Detecting shallow subsurface anomalies with airborne and spaceborne remote sensing: A review

Abstract

Advances in air and space sensor technology reveal new opportunities and innovative ways to remotely sense the Earth's subsurface. Considerable spatial coverage, fast and frequent image acquisition and very high radiometric, spectral, spatial and temporal resolution imaging systems can now detect near subsurface anomalies with impressive accuracy. The merits are extensive, with archaeological prospecting, environmental risk mitigation, natural resource exploration, defence and security and speleological research all benefitting from subsurface imaging capabilities over unknown territory, difficult terrain, hazardous environments and inaccessible ground.
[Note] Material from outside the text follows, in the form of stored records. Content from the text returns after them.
`src/hdl/bbcd_pkg.sv`:
```
// Package: shared types, constants and helpers for the binary to BCD digit mux.
`default_nettype none

package bbcd_pkg;

	localparam int DISPLAY_DIGITS = 3;
	localparam logic [1:0] DIGITS_RESET = 2'd3;

	// Residues of powers of two modulo one thousand.
	localparam int RES_2P10 = 24;
	localparam int RES_2P20 = 576;

	typedef struct packed {
		logic [3:0] hundreds;
		logic [3:0] tens;
		logic [3:0] units;
	} bbcd_digits_t;

	function automatic logic [1:0] eff_count(input logic [1:0] d);
		logic [1:0] n;
		n = d;
		if (n == 2'd0) begin
			n = 2'd1;
		end
		if (int'(n) > DISPLAY_DIGITS) begin
			n = 2'(DISPLAY_DIGITS);
		end
		return n;
	endfunction

endpackage

`default_nettype wire

```
`src/hdl/bbcd_value_if.sv`:
```
// Interface: input value channel.
`default_nettype none

interface bbcd_value_if;
	logic        valid;
	logic        ready;
	logic [31:0] value;

	modport source(output valid, output value, input ready);
	modport sink(input valid, input value, output ready);
endinterface

`default_nettype wire

```
`src/hdl/bbcd_digit_if.sv`:
```
// Interface: digit result channel.
`default_nettype none

interface bbcd_digit_if;
	logic       valid;
	logic       ready;
	logic [1:0] digit_position;
	logic [3:0] bcd_digit;
	logic       last_digit;

	modport source(output valid, output digit_position, output bcd_digit, output last_digit,
		input ready);
	modport sink(input valid, input digit_position, input bcd_digit, input last_digit,
		output ready);
endinterface

`default_nettype wire

```
`src/hdl/bbcd_mod_pipe.sv`:
```
// Pipeline: value modulo 1000 by residue folding, then split into three BCD digits.
`default_nettype none

module bbcd_mod_pipe (
	input  logic                  clk,
	input  logic                  arst_n,
	bbcd_value_if.sink            number,
	output logic                  dig_valid,
	input  logic                  dig_ready,
	output bbcd_pkg::bbcd_digits_t dig
);

	localparam int NSTG = 8;

	logic [NSTG:1] stage_vld_q;
	logic [NSTG:1] en;

	logic [21:0] x_s1;
	logic [15:0] x_s2;
	logic [11:0] x_s3;
	logic [9:0]  r_s4;
	logic [9:0]  r_s5;
	logic [3:0]  h_s5;
	logic [6:0]  m_s6;
	logic [3:0]  h_s6;
	logic [6:0]  m_s7;
	logic [3:0]  t_s7;
	logic [3:0]  h_s7;
	logic [3:0]  u_s8;
	logic [3:0]  t_s8;
	logic [3:0]  h_s8;

	logic [10:0] m_diff;
	logic [6:0]  u_diff;

	assign en[NSTG] = !stage_vld_q[NSTG] || dig_ready;
	for (genvar k = 1; k < NSTG; k++) begin : g_en
		assign en[k] = !stage_vld_q[k] || en[k + 1];
	end

	assign number.ready = en[1];

	always_ff @(posedge clk or negedge arst_n) begin
		if (!arst_n) begin
			stage_vld_q <= '0;
		end else begin
			if (en[1]) begin
				stage_vld_q[1] <= number.valid;
			end
			for (int k = 2; k <= NSTG; k++) begin
				if (en[k]) begin
					stage_vld_q[k] <= stage_vld_q[k - 1];
				end
			end
		end
	end

	assign m_diff = 11'(r_s5) - 11'(h_s5) * 11'd100;
	assign u_diff = m_s7 - 7'(t_s7) * 7'd10;

	always_ff @(posedge clk) begin
		if (en[1]) begin
			x_s1 <= 22'(number.value[31:20]) * 22'(bbcd_pkg::RES_2P20)
				+ 22'(number.value[19:10]) * 22'(bbcd_pkg::RES_2P10)
				+ 22'(number.value[9:0]);
		end
		if (en[2]) begin
			x_s2 <= 16'(x_s1[21:10]) * 16'(bbcd_pkg::RES_2P10) + 16'(x_s1[9:0]);
		end
		if (en[3]) begin
			x_s3 <= 12'(x_s2[15:10]) * 12'(bbcd_pkg::RES_2P10) + 12'(x_s2[9:0]);
		end
		if (en[4]) begin
			if (x_s3 >= 12'd2000) begin
				r_s4 <= 10'(x_s3 - 12'd2000);
			end else if (x_s3 >= 12'd1000) begin
				r_s4 <= 10'(x_s3 - 12'd1000);
			end else begin
				r_s4 <= x_s3[9:0];
			end
		end
		if (en[5]) begin
			r_s5 <= r_s4;
			h_s5 <= 4'((16'(r_s4) * 16'd41) >> 12);
		end
		if (en[6]) begin
			m_s6 <= m_diff[6:0];
			h_s6 <= h_s5;
		end
		if (en[7]) begin
			m_s7 <= m_s6;
			t_s7 <= 4'((14'(m_s6) * 14'd103) >> 10);
			h_s7 <= h_s6;
		end
		if (en[8]) begin
			u_s8 <= u_diff[3:0];
			t_s8 <= t_s7;
			h_s8 <= h_s7;
		end
	end

	assign dig_valid    = stage_vld_q[NSTG];
	assign dig.hundreds = h_s8;
	assign dig.tens     = t_s8;
	assign dig.units    = u_s8;

endmodule

`default_nettype wire

```
`src/hdl/bbcd_serializer.sv`:
```
// Serializer: emits the digits in use of each value, most significant first.
`default_nettype none

module bbcd_serializer (
	input  logic                   clk,
	input  logic                   arst_n,
	input  logic [1:0]             digits_in_use,
	input  logic                   dig_valid,
	output logic                   dig_ready,
	input  bbcd_pkg::bbcd_digits_t dig,
	bbcd_digit_if.source           digits
);

	logic                   busy_q;
	logic [1:0]             pos_q;
	logic [1:0]             cnt_q;
	bbcd_pkg::bbcd_digits_t dig_q;

	logic       last;
	logic       load;
	logic       xfer;
	logic [1:0] idx;

	assign last      = pos_q == (cnt_q - 2'd1);
	assign xfer      = busy_q && digits.ready;
	assign dig_ready = !busy_q || (digits.ready && last);
	assign load      = dig_valid && dig_ready;

	always_ff @(posedge clk or negedge arst_n) begin
		if (!arst_n) begin
			busy_q <= 1'b0;
			pos_q  <= '0;
			cnt_q  <= 2'd1;
		end else begin
			if (load) begin
				busy_q <= 1'b1;
				pos_q  <= '0;
				cnt_q  <= bbcd_pkg::eff_count(digits_in_use);
			end else if (xfer) begin
				if (last) begin
					busy_q <= 1'b0;
					pos_q  <= '0;
				end else begin
					pos_q <= pos_q + 2'd1;
				end
			end
		end
	end

	always_ff @(posedge clk) begin
		if (load) begin
			dig_q <= dig;
		end
	end

	// idx counts from the least significant digit
	assign idx = cnt_q - 2'd1 - pos_q;

	always_comb begin
		unique case (idx)
			2'd0:    digits.bcd_digit = dig_q.units;
			2'd1:    digits.bcd_digit = dig_q.tens;
			2'd2:    digits.bcd_digit = dig_q.hundreds;
			default: digits.bcd_digit = '0;
		endcase
	end

	assign digits.valid          = busy_q;
	assign digits.digit_position = pos_q;
	assign digits.last_digit     = last;

endmodule

`default_nettype wire

```
`src/hdl/binary_to_bcd_digit_mux.sv`:
```
// Top level: binary to BCD converter driving a multiplexed seven-segment display.
// Each accepted 32-bit value is reduced modulo 1000 in an eight-stage pipeline that
// accepts a value every cycle unless back-pressure from the result channel holds it,
// and its low n digits (n = digits_in_use, 0 taken as 1) then leave one per cycle
// while digits.ready is high, most significant first, on digit positions 0..n-1, the
// final one marked by last_digit. Each value takes n digit transfers of the single
// result channel. The user must write digits_in_use through cfg_we/cfg_wdata only
// while no value is in flight (the block does not enforce this); it resets to three.
`default_nettype none

module binary_to_bcd_digit_mux (
	input  logic         clk,
	input  logic         arst_n,
	bbcd_value_if.sink   number,
	bbcd_digit_if.source digits,
	input  logic         cfg_we,
	input  logic [1:0]   cfg_wdata
);

	logic [1:0]             digits_in_use_q;
	logic                   dig_valid;
	logic                   dig_ready;
	bbcd_pkg::bbcd_digits_t dig;

	always_ff @(posedge clk or negedge arst_n) begin
		if (!arst_n) begin
			digits_in_use_q <= bbcd_pkg::DIGITS_RESET;
		end else if (cfg_we) begin
			digits_in_use_q <= cfg_wdata;
		end
	end

	bbcd_mod_pipe u_pipe (
		.clk       (clk),
		.arst_n    (arst_n),
		.number    (number),
		.dig_valid (dig_valid),
		.dig_ready (dig_ready),
		.dig       (dig)
	);

	bbcd_serializer u_ser (
		.clk           (clk),
		.arst_n        (arst_n),
		.digits_in_use (digits_in_use_q),
		.dig_valid     (dig_valid),
		.dig_ready     (dig_ready),
		.dig           (dig),
		.digits        (digits)
	);

endmodule

`default_nettype wire
```
`src/flat_wrapper.sv`:
```
// flat-port wrapper written by rule: the top's interface ports become plain ports
module binary_to_bcd_digit_mux_flat 
  (clk, arst_n, cfg_we, cfg_wdata, number_valid, number_value, number_ready, digits_valid, digits_digit_position, digits_bcd_digit, digits_last_digit, digits_ready);
  bbcd_value_if number_i ();
  bbcd_digit_if digits_i ();
  input  logic clk;
  input  logic arst_n;
  input  logic cfg_we;
  input  logic [1:0] cfg_wdata;
  input wire logic [$bits(number_i.valid)-1:0] number_valid;
  input wire logic [$bits(number_i.value)-1:0] number_value;
  output wire logic [$bits(number_i.ready)-1:0] number_ready;
  output wire logic [$bits(digits_i.valid)-1:0] digits_valid;
  output wire logic [$bits(digits_i.digit_position)-1:0] digits_digit_position;
  output wire logic [$bits(digits_i.bcd_digit)-1:0] digits_bcd_digit;
  output wire logic [$bits(digits_i.last_digit)-1:0] digits_last_digit;
  input wire logic [$bits(digits_i.ready)-1:0] digits_ready;
  assign number_i.valid = number_valid;
  assign number_i.value = number_value;
  assign number_ready = number_i.ready;
  assign digits_valid = digits_i.valid;
  assign digits_digit_position = digits_i.digit_position;
  assign digits_bcd_digit = digits_i.bcd_digit;
  assign digits_last_digit = digits_i.last_digit;
  assign digits_i.ready = digits_ready;
  binary_to_bcd_digit_mux u_core (.clk(clk), .arst_n(arst_n), .number(number_i), .digits(digits_i), .cfg_we(cfg_we), .cfg_wdata(cfg_wdata));
endmodule
```
`config.mk`:
```
export PLATFORM = sky130hd
export DESIGN_NAME = binary_to_bcd_digit_mux_flat
export DESIGN_NICKNAME = d
export VERILOG_FILES = /design/src/hdl/bbcd_pkg.sv /design/src/hdl/bbcd_value_if.sv /design/src/hdl/bbcd_digit_if.sv /design/src/hdl/bbcd_mod_pipe.sv /design/src/hdl/bbcd_serializer.sv /design/src/hdl/binary_to_bcd_digit_mux.sv /design/src/flat_wrapper.sv
export SDC_FILE = /design/constraint.sdc
export NUM_CORES = 1
export LEC_CHECK = 0
export BUFFER_PORTS_ARGS = -buffer_cell sky130_fd_sc_hd__buf_2
export CORE_UTILIZATION = 40
export CTS_CLUSTER_DIAMETER = 80
export CTS_CLUSTER_SIZE = 8
export DETAILED_ROUTE_END_ITERATION = 8
export PLACE_DENSITY = 0.52
export SLEW_MARGIN = 30
export SYNTH_ARGS = -nofsm -noshare
export SYNTH_HDL_FRONTEND = slang
export SYNTH_HIERARCHICAL = 1
export SYNTH_SLANG_ARGS = --single-unit
```
`constraint.sdc`:
```
create_clock -name clk -period 6.75 [get_ports clk]
set_input_delay 1.0125 -clock clk [delete_from_list [all_inputs] [get_ports clk]]
set_output_delay 1.0125 -clock clk [all_outputs]
set_load 0.005 [all_outputs]
```
==> summary.md <==
| Metric | Value |
|---|---|
| Critical Path Max Stage Delay | 550 ps |
| DR pass1 iterations | 4 |
| Hold Vio Cnt, Final | 0 |
| Final wirelength | 16.2 mm |
| Most used cell, CP | nand3_1 |
| Reg clk slew, reported paths | 60 ps |
| Clk sinks | 133 |
| Die width | 155 µm |
| Worst slew margin | 49.3% |
| Crit-path slowest cell | nand3_1 |
| Post-synthesis compound-gate area fraction | 11.0% |
| Chip height | 155 µm |
| Warnings from Yosys | 6 |
| CP Cell Sequence | ha_1, nand2_1, o21ai_4, nor2b_1, and2_1, and3_1, nand3_1, inv_1, nand3_1, buf_4, buf_2 |
| Status | complete, no violations |
| Clk buf depth | 2 |
| First-pass GRT wire length | 28.0 mm |
| Worst Slack Setup Final | 2240 ps |
| Area grow syn2layout | 13.4% |
| Ratio of final minimum period to clock period | 66.8% |
| Primary FF master, synth | edfxtp_1 |
| Core Box Area | 22,800 µm² |
| DRC | 0 |
| Critical path launch point type | register |
| Initial antenna violation count | 0 |
| Hold buffer count at cts | 0 |
| Mapped Area | 9410 µm² |
| WP data arrival | 3490 ps |
| CP required | 5740 ps |
| Largest family of logic cells by synthesized area | adder cells |
| Fillers | 2,142 |
| Sequential cell area fraction in the yosys report | 41.7% |
| Root buf cell | clkbuf_16 |
| Post-Synth Adder-Cell Area | 27.1% |
| Post-DR vias/cell | 4.89 |
| Wire per inst | 13.6 µm |
| Clock latency on the worst-skew pair | 430 ps |
| Max Transition Viols Final | 0 |
| Synth top area share | 37.6% |
| Commonest cells after routing, fill and taps aside | ha_1 (164), edfxtp_1 (118), inv_1 (91) |
| Post-Synth XOR/XNOR Area | 8.17% |
| Total GRT Usage | 14.6% |
| Largest net degree at the start of global routing | 25 |
| DP HPWL | 13.2 mm |
| Area share of and/or/nand/nor cells after synthesis | 7.15% |
| I/O pin cnt | 48 |
| Syn Nets | 1,024 |
| Synth unique cells | 64 |
| H-tree lvl count | 4 |
| Fin Setup TNS | 0 ps |
| Num CTS Buffers | 17 |
| Setup bufs post-CTS | 0 |
| Dpl ws | 1930 ps |
| Synth Register Bits | 133 |
| Ys async rst share | 11.3% |
| Delay-heaviest family, CP | simple AND/OR/NAND/NOR gates |
| ANT cells | 0 |
| Placed instance count | 1,157 |
| EDFF count, synth | 118 |
| TritonCTS clock tree | yes |
| Nets | 1,091 |
| Syn_area_per_cell | 11.8 µm² |
| Post-route ant nets | 0 |
| Hold Slack | 418 ps |
| Post-Syn Instances | 796 |
| Layout cells sized above 1 | 11.9% |
| Worst hold path class | reg -> reg |
| Final GP Congestion | 0.792 |
| Register area | 3920 µm² |
| Synth area leader | edfxtp_1 |
| FMAX | 222 MHz |
| Setup Skew | 7.58 ps |
| Maximum fanout along the worst path | 24 |
| Initial core utilization | 41.2% |
| Layout Cells excl Fill | 1,189 |
| Overflow after GRT | 0 |
| FP Rows | 55 |
| Post-synthesis mux area share | 1.30% |
| Most common cell after layout, fill and taps aside | ha_1 |
| Area of the multi-input gates | 5150 µm² |
| Setup-failing EPs final | 0 |
| Resized cells post-CTS | 0 |
| WS Path Type | reg -> out |
| RSZ-0062 raised after global routing | no |
| Die ar. | 24,200 µm² |
| Vias in the first global route | 6,114 |
| Worst Setup End Kind | output port |
| Vias after detailed routing | 5,816 |
| DRT iter0 DRCs | 178 |
| Max cap viols | 0 |
| CP bufs+invs | 3 |
| Buffers on Ports | 47 |
| Worst Max-Slew Pin Slew | 759 ps |
| Synth top area cells | edfxtp_1 (38%), ha_1 (22%), fa_1 (5.3%) |
| Clock period minus final worst setup slack | 4510 ps |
In this paper, we categorise the ground indicators and potential field characteristics of a general subsurface anomaly before reviewing and documenting over seventy air and space subsurface detection techniques using: photogrammetry, multispectral sensors, thermal infrared, hyperspectral imaging, synthetic aperture radar (SAR), airborne light detection and ranging (LiDAR), airborne gravity and aeromagnetics. The capabilities of each technique are evaluated by reviewing their ability to detect specific characteristics from subsurface anomalies and then they are tabulated by investigable feature and sensor type in seven technique tables. Research trends in motive, sensor type and subsurface anomaly characteristic are discussed and a short review of the major ground-truthing techniques used to verify airborne and spaceborne observations is considered. To close, we take a brief look at future research opportunities with very high resolution (VHR) datasets, multi-branch convolutional neural networks (CNNs) and active remote sensing in variable potential fields.